Im Mai 2005 kommen zum 32. Deutschen Turnfest mehr als 100.000 Turnerinnen und Turner nach Berlin. Sie kommen aus vielen Ländern, denn das Turnfest nennt sich erstmals "international". Das ist nicht selbstverständlich, denn die Tradition der Anhänger von Turnvater Jahn ist lange betont national, betont deutsch gewesen.Als der Lehrer Friedrich Ludwig Jahn 1811 in der Berliner Hasenheide den ersten Turnplatz eröffnet, ist Preußen von den Truppen Napoleons beherrscht. Turnen ist für den Turnvater eine paramilitärische Übung, die den Widerstand vorbereiten soll. Jahns Turnbewegung gibt sch national und revolutionär zugleich: Sie will ein einiges Deutschland, aber auch bürgerliche Freiheiten. Denn von den bekämpften Franzosen hat Jahn doch das Motto "Freiheit, Gleichheit, Brüderlichkeit" übernommen. Die "Turnbrüder" gehen bei der Revolution 1848 auf die Barrikaden.Als die Turnvereine 1860 das erste deutsche Turnfest in Coburg ausrichten, besteht Deutschland aus 31 Fürstentümern und vier Reichsstädten. Die 970 Turner, die am 16. Juni in Coburg eintreffen, haben mehrfach Grenzen passieren müssen. Sie kommen aus 139 Städten und Gemeinden. Ihr Sportfest ist eine nationale Demonstration gegen die Kleinstaaterei.
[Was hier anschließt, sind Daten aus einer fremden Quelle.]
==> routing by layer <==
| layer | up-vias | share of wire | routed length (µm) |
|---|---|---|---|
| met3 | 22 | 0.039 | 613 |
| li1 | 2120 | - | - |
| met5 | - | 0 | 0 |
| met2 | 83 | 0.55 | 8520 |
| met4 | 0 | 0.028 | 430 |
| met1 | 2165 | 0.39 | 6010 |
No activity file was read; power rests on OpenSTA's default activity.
Im preußisch geeinten Deutschland wird die Turnbewegung immer nationalistischer. Ihre revolutionäre Seite gibt sie an die Arbeiter-Turnvereine ab. 1933 nutzen die Nazis das nationale Tradition der Turner: Beim 17. Turnfest in Nürnberg  marschieren 200.000 Teilnehmer in "Heersäulen" durch die Stadt und jubeln anschließend Hitler zu. Deshalb ist der Neuanfang nach dem Krieg schwierig. Erst 1950 gibt sich der Deutsche Turnerbund eine neue Satzung, die "gesundes Nationalgefühl" mit "aufrechtem Weltbürgersinn" verbindet. Und erst weitere 55 Jahre später - nach Trimm-Dich-Bewegung, Fitness- und Wellness-Boom - wird ihr Turnfest international.